"Leave a Light On" is a song written by Rick Nowels and Ellen Shipley, produced by Nowels for American rock singer Belinda Carlisle's third solo album, Runaway Horses (1989). Released as a single, it narrowly missed the top 10 in the United States, peaking at number 11. It fared better elsewhere, reaching the top five in several countries, including Australia, Austria, Canada, Ireland, and the United Kingdom. The song's music video was directed by Peter Care.

Overview
Released at the end of 1989 on CD, 7-inch vinyl, and 12-inch vinyl, "Leave a Light On" became a top-ten hit in Australia, Austria, Canada, the Netherlands, Italy,  Sweden, Switzerland, and the United Kingdom. In the United States "Leave a Light On" peaked at number 11, affording Carlisle her final US top-twenty hit.

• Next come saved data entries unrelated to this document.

[flow/design.v]
module DCIM (
    input clk,
    input rst_n,
    input in_valid,
    input [127:0] in_data1,
    input [127:0] in_data2,
    input [127:0] in_data3,
    input [127:0] in_data4, 
    output reg out_valid,
    output reg [12:0] O1,
    output reg [12:0] O2,
    output reg [12:0] O3,
    output reg [12:0] O4
);
reg [127:0] in_data1_dff, in_data2_dff, in_data3_dff, in_data4_dff;
always @(posedge clk) begin
    in_data1_dff <= in_data1;
    in_data2_dff <= in_data2;
    in_data3_dff <= in_data3;
    in_data4_dff <= in_data4;
end
reg in_valid_dff, in_valid_d2, in_valid_d3, in_valid_d4, in_valid_d5, in_valid_d6, in_valid_d7, in_valid_d8;
reg [1:0] cnt;
always @(posedge clk or negedge rst_n) begin
    if (!rst_n) begin
        in_valid_dff <= 1'b0;
        in_valid_d2 <= 1'b0;
        in_valid_d3 <= 1'b0;
        in_valid_d4 <= 1'b0;
        in_valid_d5 <= 1'b0;
        in_valid_d6 <= 1'b0;
        in_valid_d7 <= 1'b0;
        in_valid_d8 <= 1'b0;
    end
    else begin
        in_valid_dff <= in_valid;
        in_valid_d2 <= in_valid_dff;
        in_valid_d3 <= in_valid_d2;
        in_valid_d4 <= in_valid_d3;
        in_valid_d5 <= in_valid_d4;
        in_valid_d6 <= in_valid_d5;
        in_valid_d7 <= in_valid_d6;
        in_valid_d8 <= in_valid_d7;
    end
end
reg [4:0] sum1_1 [0:15], sum2_1 [0:15], sum3_1 [0:15], sum4_1 [0:15];
reg [5:0] sum1_2 [0:7], sum2_2 [0:7], sum3_2 [0:7], sum4_2 [0:7];
reg [6:0] sum1_3 [0:3], sum2_3 [0:3], sum3_3 [0:3], sum4_3 [0:3];
reg [7:0] sum1_4 [0:1], sum2_4 [0:1], sum3_4 [0:1], sum4_4 [0:1];
reg [8:0] sum1_5, sum2_5, sum3_5, sum4_5;
generate
    genvar i_1;
    for (i_1 = 0; i_1 < 16; i_1 = i_1 + 1) begin
        always @(posedge clk) begin
            sum1_1[i_1] <= in_data1_dff[127-i_1*8:124-i_1*8] + in_data1_dff[123-i_1*8:120-i_1*8];
            sum2_1[i_1] <= in_data2_dff[127-i_1*8:124-i_1*8] + in_data2_dff[123-i_1*8:120-i_1*8];
            sum3_1[i_1] <= in_data3_dff[127-i_1*8:124-i_1*8] + in_data3_dff[123-i_1*8:120-i_1*8];
            sum4_1[i_1] <= in_data4_dff[127-i_1*8:124-i_1*8] + in_data4_dff[123-i_1*8:120-i_1*8];
        end
    end
endgenerate
generate
    genvar i_2;
    for (i_2 = 0; i_2 < 8; i_2 = i_2 + 1) begin
        always @(posedge clk) begin
            sum1_2[i_2] <= sum1_1[i_2*2] + sum1_1[i_2*2+1];
            sum2_2[i_2] <= sum2_1[i_2*2] + sum2_1[i_2*2+1];
            sum3_2[i_2] <= sum3_1[i_2*2] + sum3_1[i_2*2+1];
            sum4_2[i_2] <= sum4_1[i_2*2] + sum4_1[i_2*2+1];
        end
    end
endgenerate
generate
    genvar i_3;
    for (i_3 = 0; i_3 < 4; i_3 = i_3 + 1) begin
        always @(posedge clk) begin
            sum1_3[i_3] <= sum1_2[i_3*2] + sum1_2[i_3*2+1];
            sum2_3[i_3] <= sum2_2[i_3*2] + sum2_2[i_3*2+1];
            sum3_3[i_3] <= sum3_2[i_3*2] + sum3_2[i_3*2+1];
            sum4_3[i_3] <= sum4_2[i_3*2] + sum4_2[i_3*2+1];
        end
    end
endgenerate
generate
    genvar i_4;
    for (i_4 = 0; i_4 < 2; i_4 = i_4 + 1) begin
        always @(posedge clk) begin
            sum1_4[i_4] <= sum1_3[i_4*2] + sum1_3[i_4*2+1];
            sum2_4[i_4] <= sum2_3[i_4*2] + sum2_3[i_4*2+1];
            sum3_4[i_4] <= sum3_3[i_4*2] + sum3_3[i_4*2+1];
            sum4_4[i_4] <= sum4_3[i_4*2] + sum4_3[i_4*2+1];
        end
    end
endgenerate
always @(posedge clk) begin
    sum1_5 <= sum1_4[0] + sum1_4[1];
    sum2_5 <= sum2_4[0] + sum2_4[1];
    sum3_5 <= sum3_4[0] + sum3_4[1];
    sum4_5 <= sum4_4[0] + sum4_4[1];
end
always @(posedge clk or negedge rst_n) begin
    if (!rst_n) begin
        cnt <= 2'd0;
    end
    else begin
        if (in_valid_d6) begin
            cnt <= cnt + 1;
        end
    end
end
reg [12:0] sum1, sum2, sum3, sum4;
always @(posedge clk or negedge rst_n) begin
    if (!rst_n) begin
        sum1 <= 13'b0;
        sum2 <= 13'b0;
        sum3 <= 13'b0;
        sum4 <= 13'b0;
    end
    else begin
        if (in_valid_d6) begin
            if (~|cnt) begin
                sum1 <= sum1_5;
                sum2 <= sum2_5;
                sum3 <= sum3_5;
                sum4 <= sum4_5;
            end else begin
                sum1 <= {sum1[11:0], 1'b0} + sum1_5;
                sum2 <= {sum2[11:0], 1'b0} + sum2_5;
                sum3 <= {sum3[11:0], 1'b0} + sum3_5;
                sum4 <= {sum4[11:0], 1'b0} + sum4_5;
            end
        end
    end
end
always @(posedge clk or negedge rst_n) begin
    if (!rst_n) begin
        O1 <= 13'b0;
        O2 <= 13'b0;
        O3 <= 13'b0;
        O4 <= 13'b0;
    end
    else begin
        if (in_valid_d7 & ~|cnt) begin
            O1 <= sum1;
            O2 <= sum2;
            O3 <= sum3;
            O4 <= sum4;
        end 
        else begin
            O1 <= 13'b0;
            O2 <= 13'b0;
            O3 <= 13'b0;
            O4 <= 13'b0;
        end
    end
end
always @(posedge clk or negedge rst_n) begin
    if (!rst_n) begin
        out_valid <= 1'b0;
    end
    else begin
        if (in_valid_d7 & ~|cnt) begin
            out_valid <= 1'b1;
        end
        else begin
            out_valid <= 1'b0;
        end
    end
end
endmodule
[flow/run.sh]
#!/bin/bash
# the make line also repeats each setting of config.mk as NAME=value (left out here)
make -C /OpenROAD-flow-scripts/flow DESIGN_CONFIG=/design/flow/config.mk WORK_HOME=/design/flow/orfs CLKGATE_MAP_FILE= finish
[flow/config.mk]
export PLATFORM = sky130hd
export DESIGN_NAME = DCIM
export DESIGN_NICKNAME = DCIM
export VERILOG_FILES = /design/flow/design.v
export SDC_FILE = /design/flow/constraint.sdc
export NUM_CORES = 4
export LEC_CHECK = 0
export ABC_AREA = 0
export CAP_MARGIN = 15
export CORE_MARGIN = 3
export CORE_UTILIZATION = 40
export CTS_CLUSTER_SIZE = 93
export HOLD_SLACK_MARGIN = 0.18
export MAX_ROUTING_LAYER = met4
export SETUP_SLACK_MARGIN = 0.06
export SLEW_MARGIN = 20
export TNS_END_PERCENT = 15
[flow/constraint.sdc]
create_clock -name core_clock -period 2.4 [get_ports {clk}]
set_input_delay 0.4800 -clock core_clock [delete_from_list [all_inputs] [get_ports {clk}]]
set_output_delay 0.4800 -clock core_clock [all_outputs]
set_load 0.01 [all_outputs]
==> insert_results.sql, run 1 <==
-- physical implementation figures
INSERT INTO impl_metrics (metric_group, metric, value, unit) VALUES
('clock_network', 'worst_skew_pair.late_latency', '0.77', 'ns'),
('setup_path', 'timing.critical_path.buf_inv', '1', ''),
('die', 'floorplan.die.height', '360', 'um'),
('clock_network', 'ctsLongestPathBuffers', '3', ''),
('logic_synthesis', 'synth_compound_gate_area_share', '0.0891', ''),
('die', 'fp_util', '0.404', ''),
('power_and_ir_drop', 'comb_cell_power', '0.0265', 'W'),
('setup_path', 'worst_flop_to_flop_path_endpoint', 'sum1[7]', ''),
('final_timing', 'worst_slew_pin_slew', '0.830', 'ns'),
('logic_synthesis', 'number_of_synthesis_warnings', '17', ''),
('power_and_ir_drop', 'power.internal', '0.0550', 'W'),
('clock_network', 'tritoncts', 'done', ''),
('logic_synthesis', 'synth.cellmix.simpleShare', '0.0545', ''),
('place', 'gp_congestion', '0.828', ''),
('setup_path', 'crit_type', 'reg -> reg', ''),
('power_and_ir_drop', 'pwr-share-clk', '0.287', ''),
('logic_synthesis', 'synth_top_area_share', '0.492', ''),
('setup_path', 'arrival', '2.86', 'ns'),
('final_timing', 'rsz0062_at_grt', 'yes', ''),
('logic_synthesis', 'synthFlopType', 'dfxtp_1', ''),
('logic_synthesis', 'enable_flop_cells', '0', ''),
('final_timing', 'post-route-worst-setup-slack', '0.157', 'ns'),
('power_and_ir_drop', 'power.density', '1180', 'nW/um2'),
('setup_path', 'worstReg2RegStart', 'sum1[0]', ''),
('global_route', 'largest_net_degree_at_the_start_of_global_routing', '54', ''),
('global_route', 'grt.met1_usage', '0.208', ''),
('global_route', 'globalRoute.totalOverflow', '0', ''),
('setup_path', 'crit_path_max_fanout', '4', ''),
('global_route', 'grt_util_met2', '0.292', ''),
('power_and_ir_drop', 'seq_power', '0.0307', 'W'),
('die', 'top_level_ports', '568', ''),
('logic_synthesis', 'top_cells_by_instance_count_after_synthesis', '1,236 x dfxtp_1, 633 x ha_1, 398 x inv_1', ''),
('place', 'io_buffer_count', '567', ''),
('logic_synthesis', 'netlist_logic_family_top', 'adder cells', ''),
('hold_path', 'worstHoldEndpoint', 'in_data3_dff[50]', ''),
('final_layout', 'area_growth_syn_to_layout', '35.6', '%'),
('final_timing', 'min_period', '2.24', 'ns'),
('clock_network', 'cts-htree-levels', '4', ''),
('logic_synthesis', 'mux_area_frac', '0.00279', ''),
('final_timing', 'finClkSkew', '0.0361', 'ns'),
('global_route', 'first_global_vias', '33800', ''),
('setup_path', 'timing.critical_path.depth', '8', ''),
('setup_path', 'worst_setup_path_startpoint', 'sum1[0]', ''),
('place', 'placed_cell_area', '58000', 'um2'),
('run_status', 'run_status', 'finished clean', ''),
('logic_synthesis', 'synthAdderAreaFrac', '0.209', ''),
('run', 'max-cap-violations', '0', ''),
('die', 'floorplan.die.width', '360', 'um'),
('setup_path', 'slowest_stage', 'fa_1', ''),
('setup_path', 'critPathRequiredTime', '3.02', 'ns'),
('logic_synthesis', 'yosysChipArea', '50300', 'um2'),
('logic_synthesis', 'synthesis.area', '50300', 'um2'),
('hold_path', 'worst_hold_startpoint', 'in_data3[50]', ''),
('global_route', 'grt.met3_usage', '0.0343', ''),
('final_timing', 'max_freq', '446', 'MHz'),
('logic_synthesis', 'mappedNetlistNets', '5396', ''),
('power_and_ir_drop', 'power_switching_share', '0.315', ''),
('logic_synthesis', 'synth-async-reset-ratio', '0.0844', ''),
('logic_synthesis', 'xor_share', '0.0640', ''),
('power_and_ir_drop', 'irDropWorstVdd', '655', 'uV'),
('detailed_routing', 'antenna_violating_nets_post_route', '0', ''),
('setup_path', 'chain_of_cells_forming_the_critical_path', 'ha_2, inv_1, fa_1, nor2b_2, o31a_1, o22ai_1, and4b_1, or3_1', ''),
('global_route', 'initial_antenna_violation_count', '34', ''),
('final_layout', 'fin_util', '0.548', ''),
('setup_path', 'max_incr_delay_on_cp', '0.40', 'ns'),
('hold_path', 'min_delay_path_depth', '1', ''),
('final_timing', 'slew_headroom', '0.442', ''),
('logic_synthesis', 'yosysUniqueCellTypes', '51', ''),
('final_layout', 'final_cell_area', '68200', 'um2'),
('place', 'dp_hpwl', '80300', 'um'),
('clock_network', 'count_of_buffers_added_by_post_cts_timing_repair_for_setup', '0', '');
==> through the flow <==
| stage | cells | total power, W |
|---|---|---|
| after floorplan | 4120 | 0.0492 |
| after global placement | 6308 | 0.0571 |
| after detailed placement | 6308 | 0.0574 |
| after CTS | 7073 | 0.0816 |
| after global routing | 7098 | 0.0863 |
| final | 7100 | 0.0803 |
==> per-layer routing <==
metal	up-vias	share of wire
met5	-	0
met4	0	0.028
met3	194	0.040
met2	584	0.49
met1	14400	0.44
li1	16200	-
==> area by class of cell <==
type	instances	area [um2]
fill	10300	56100
sequential	1350	27600
multi-input combinational	2343	21100
timing repair buffer	1080	10800
clock buffer	215	4340
tap	1637	2050
inverter	398	1490
clock inverter	51	749
antenna	26	65.1
==> timing repair <==
action / 4_1_cts / 5_1_grt
endpoints found under the setup margin: 0 / 7
endpoints found under the hold margin: 610 / 1
hold buffers: 499 / 1
resized: 0 / 4
==> run 2: changes to the inputs <==
- CORE_MARGIN: 3 -> 9
- CTS_CLUSTER_DIAMETER: not set -> 54
- HOLD_SLACK_MARGIN: 0.18 -> 0.14
- MIN_ROUTING_LAYER: not set -> met2
- SLEW_MARGIN: 20 -> 5
==> run 2 against run 1 <==
Compared with the run above: critical path depth is the same; sequential power is essentially flat; via count increased by 38%; worst setup slack got worse by 0.015 ns; global-route usage grew 8.1 points; clock skew fell by 0.00058 ns; synthesized area did not move; core utilization fell by 1.0 points; critical endpoint is now sum4[7]; power decreased by 0.41%; die area rose by 6.8%; combinational power up 2%; clock power fell by 4%.
==> insert_results.sql, run 2 <==
-- physical implementation figures
INSERT INTO impl_metrics (metric_group, metric, value, unit) VALUES
('place', 'gp_congestion', '0.856', ''),
('logic_synthesis', 'synth-cells-yosys', '4120', ''),
('detailed_routing', 'post-route-drc-count', '0', ''),
('place', 'place_worst_setup_slack', '0.117', 'ns'),
('hold_path', 'worst_hold_startpoint', 'in_data3[120]', ''),
('power_and_ir_drop', 'share_seq_of_total_power', '0.385', ''),
('detailed_routing', 'drt_iter0_markers', '3873', ''),
('run_status', 'run_status', 'finished clean', ''),
('run', 'total_number_of_warnings_across_the_stage_logs', '28', ''),
('setup_path', 'worst_flop_to_flop_path_endpoint', 'sum4[7]', ''),
('run', 'max-cap-violations', '0', ''),
('detailed_routing', 'drt-pass1-iter-count', '8', ''),
('setup_path', 'worst_setup_path_startpoint', 'sum4[0]', ''),
('logic_synthesis', 'synth_top_area_share', '0.492', ''),
('power_and_ir_drop', 'pwr-share-clk', '0.278', ''),
('power_and_ir_drop', 'power.leakage', '30.7', 'nW'),
('power_and_ir_drop', 'power', '0.0799', 'W'),
('setup_path', 'crit_path_max_fanout', '4', ''),
('final_layout', 'finalNetCount', '6479', ''),
('setup_path', 'chain_of_cells_forming_the_critical_path', 'ha_1, inv_1, fa_1, nor2b_2, o31a_1, o22ai_1, and4b_1, or3_1', ''),
('global_route', 'largest_net_degree_at_the_start_of_global_routing', '54', ''),
('die', 'num_rows', '129', ''),
('power_and_ir_drop', 'power_frac_comb', '0.337', ''),
('setup_path', 'timing.critical_path.to_type', 'register', ''),
('logic_synthesis', 'number_of_synthesis_warnings', '17', ''),
('logic_synthesis', 'proportion_of_synthesized_chip_area_in_sequential_cells', '0.549', ''),
('logic_synthesis', 'avgSynthCellArea', '12.2', 'um2'),
('hold_path', 'min_delay_path_depth', '1', ''),
('logic_synthesis', 'synthFlopType', 'dfxtp_1', ''),
('setup_path', 'timing.critical_path.to', 'sum4[7]', ''),
('final_timing', 'rsz0062_at_grt', 'yes', ''),
('final_layout', 'area_growth_syn_to_layout', '33.0', '%'),
('setup_path', 'crit_type', 'reg -> reg', ''),
('power_and_ir_drop', 'power.density', '1200', 'nW/um2'),
('clock_network', 'cts-htree-levels', '4', ''),
('logic_synthesis', 'xor_share', '0.0640', ''),
('final_timing', 'max_freq', '443', 'MHz'),
('logic_synthesis', 'enable_flop_cells', '0', ''),
('logic_synthesis', 'netlist.top_cell.by_area', 'dfxtp_1', ''),
('global_route', 'first_global_vias', '50000', ''),
('final_timing', 'finalHoldViolCount', '0', ''),
('power_and_ir_drop', 'power.internal', '0.0532', 'W'),
('clock_network', 'ctsLongestPathBuffers', '3', ''),
('setup_path', 'timing.critical_path.buf_inv', '1', ''),
('setup_path', 'worstReg2RegStart', 'sum4[0]', ''),
('setup_path', 'max_incr_delay_on_cp', '0.43', 'ns'),
('logic_synthesis', 'yosysChipArea', '50300', 'um2'),
('logic_synthesis', 'mux_area_frac', '0.00279', ''),
('die', 'core', '124000', 'um2'),
('logic_synthesis', 'top_cells_by_instance_count_after_synthesis', '1,236 x dfxtp_1, 633 x ha_1, 398 x inv_1', ''),
('power_and_ir_drop', 'power.net_switching', '0.0267', 'W'),
('detailed_routing', 'antenna_violating_nets_post_route', '0', ''),
('global_route', 'grt_usage', '0.255', ''),
('global_route', 'globalRoute.totalOverflow', '0', ''),
('final_timing', 'report.final.slew_viol_count', '0', ''),
('hold_path', 'holdCritPathClass', 'in -> reg', ''),
('setup_path', 'start_kind', 'register', ''),
('power_and_ir_drop', 'power-top-group', 'registers', ''),
('final_timing', 'finalClockPeriodUsage', '0.941', ''),
('final_timing', 'finClkSkew', '0.0355', 'ns'),
('logic_synthesis', 'synthAdderAreaFrac', '0.209', ''),
('final_timing', 'min_period', '2.26', 'ns'),
('setup_path', 'timing.reg2reg.setup_slack', '0.14', 'ns'),
('setup_path', 'worst_path_dominant_cell_family', 'simple AND/OR/NAND/NOR gates', ''),
('final_timing', 'worst_slew_pin_slew', '0.819', 'ns'),
('logic_synthesis', 'synthMostInstantiatedCell', 'dfxtp_1', ''),
('clock_network', 'tritoncts', 'done', ''),
('logic_synthesis', 'synthesis.area', '50300', 'um2'),
('power_and_ir_drop', 'powerClk', '0.0222', 'W'),
('logic_synthesis', 'register_bit_count_reported_by_yosys', '1350', ''),
('logic_synthesis', 'yosysUniqueCellTypes', '51', ''),
('clock_network', 'clk_transition_reported_paths', '0.07', 'ns'),
('logic_synthesis', 'synth.cellmix.simpleShare', '0.0545', ''),
('setup_path', 'critPathRequiredTime', '3.04', 'ns'),
('logic_synthesis', 'netlist_logic_family_top', 'adder cells', ''),
('detailed_routing', 'num_vias', '43200', ''),
('setup_path', 'timing.critical_path.depth', '8', ''),
('logic_synthesis', 'synth-async-reset-ratio', '0.0844', ''),
('global_route', 'initial_antenna_violation_count', '0', ''),
('power_and_ir_drop', 'comb_cell_power', '0.0270', 'W'),
('final_timing', 'timing.final.setup_violations', '0', ''),
('clock_network', 'tritoncts.num_buffers', '131', ''),
('logic_synthesis', 'synth_compound_gate_area_share', '0.0891', ''),
('clock_network', 'worst_skew_pair.late_latency', '0.76', 'ns'),
('place', 'dp_hpwl', '84100', 'um'),
('setup_path', 'arrival', '2.90', 'ns'),
('die', 'floorplan.die.height', '372', 'um'),
('final_timing', 'post-route-worst-setup-slack', '0.142', 'ns'),
('detailed_routing', 'detail_route.vias_per_cell', '6.19', ''),
('power_and_ir_drop', 'power_switching_share', '0.334', ''),
('logic_synthesis', 'mappedNetlistNets', '5396', ''),
('place', 'io_buffer_count', '567', ''),
('final_timing', 'hold-worst-slack', '0.191', 'ns'),
('die', 'top_level_ports', '568', ''),
('global_route', 'first_pass_grt_wire_length', '176000', 'um'),
('logic_synthesis', 'synth_top_area_cells', 'dfxtp_1 49%, ha_1 16%, dfrtp_1 5.7%, xnor2_1 5.4%, fa_1 5.1%', ''),
('die', 'fp_util', '0.404', ''),
('final_timing', 'fin_tns_setup', '0', 'ns'),
('setup_path', 'depth_of_the_worst_register_to_register_path', '8', ''),
('logic_synthesis', 'netlist_instances', '4120', ''),
('clock_network', 'clkSinkCount', '1350', ''),
('die', 'chip_area', '139000', 'um2'),
('power_and_ir_drop', 'irDropWorstVdd', '666', 'uV'),
('detailed_routing', 'finalWirelength', '113000', 'um'),
('power_and_ir_drop', 'seq_power', '0.0308', 'W'),
('detailed_routing', 'post_drt_wl_per_cell', '16.1', 'um'),
('setup_path', 'slowest_stage', 'fa_1', ''),
('hold_path', 'worstHoldEndpoint', 'in_data3_dff[120]', ''),
('die', 'floorplan.die.width', '372', 'um'),
('final_timing', 'slew_headroom', '0.450', ''),
('clock_network', 'clk_root_buffer_cell', 'clkbuf_16', '');
## run 2: timing repair
| item | 4_1_cts | 5_1_grt |
|---|---|---|
| hold buffers | 395 | 3 |
| buffers inserted | 0 | 2 |
| endpoints found under the setup margin | 0 | 11 |
| endpoints found under the hold margin | 506 | 3 |
| gates resized | 0 | 10 |
## run 2: per-layer routing
layer	GRT usage	routed length (um)
met3	0.328	44200
met5	-	0
met4	0.0459	5130
met2	0.299	63300
met1	-	0
## run 2: area by class of cell
type                    count  area [um2]
fillers                 10500       57400
flip-flops and latches   1350       27600
multi-input cells        2343       21100
repair buffers            979        9790
clock buffers             143        3480
well taps                1637        2050
inverters                 398        1490
clock inverters           101        1270
diodes                     34        85.1
## run 2: metrics by stage
stage / cell area (um2) / util / std cells
after floorplan: 50300 / - / 4120
after global placement: 58000 / 0.467 / 6307
after detailed placement: 58000 / 0.467 / 6307
after CTS: 66700 / 0.537 / 6946
after global routing: 66800 / 0.537 / 6951
final: 66900 / 0.538 / 6985
==> run 3: changes to the inputs <==
- ABC_AREA: 0 -> not set
- CAP_MARGIN: 15 -> 20
- CORE_MARGIN: 9 -> 2
- CORE_UTILIZATION: 40 -> 67
- CTS_CLUSTER_DIAMETER: 54 -> not set
- CTS_CLUSTER_SIZE: 93 -> 14
- HOLD_SLACK_MARGIN: 0.14 -> not set
- MAX_ROUTING_LAYER: met4 -> not set
- MIN_ROUTING_LAYER: met2 -> not set
- SETUP_SLACK_MARGIN: 0.06 -> not set
- SLEW_MARGIN: 5 -> 20
- TNS_END_PERCENT: 15 -> not set
- clock period: 2.4 -> 1.95 ns (I/O delays scaled with it)
==> run 3 against run 2 <==
Compared with the run above: the layout now fails its checks (negative setup slack); synthesized area unchanged; worst setup slack got worse by 0.21 ns; register-to-register slack worse by 0.21 ns; clock skew shrank 0.013 ns; critical endpoint is now sum1[9]; largest cell class unchanged; largest power group unchanged.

"Leave a Light On" features George Harrison on slide guitar; Carlisle recalls: "Rick [Nowels] said we should get someone cool and with a distinctive style to play the lead guitar part. I thought for a moment and said 'What about George Harrison?' I had met George briefly a few years earlier in San Remo Italy and Morgan [Mason, Carlisle's husband] through his work on Sex Lies and Videotape" - a film Mason had produced for Harrison's HandMade Films - "knew someone who was close to [Harrison] and able to get word to him. George responded right away, saying he'd love to help out."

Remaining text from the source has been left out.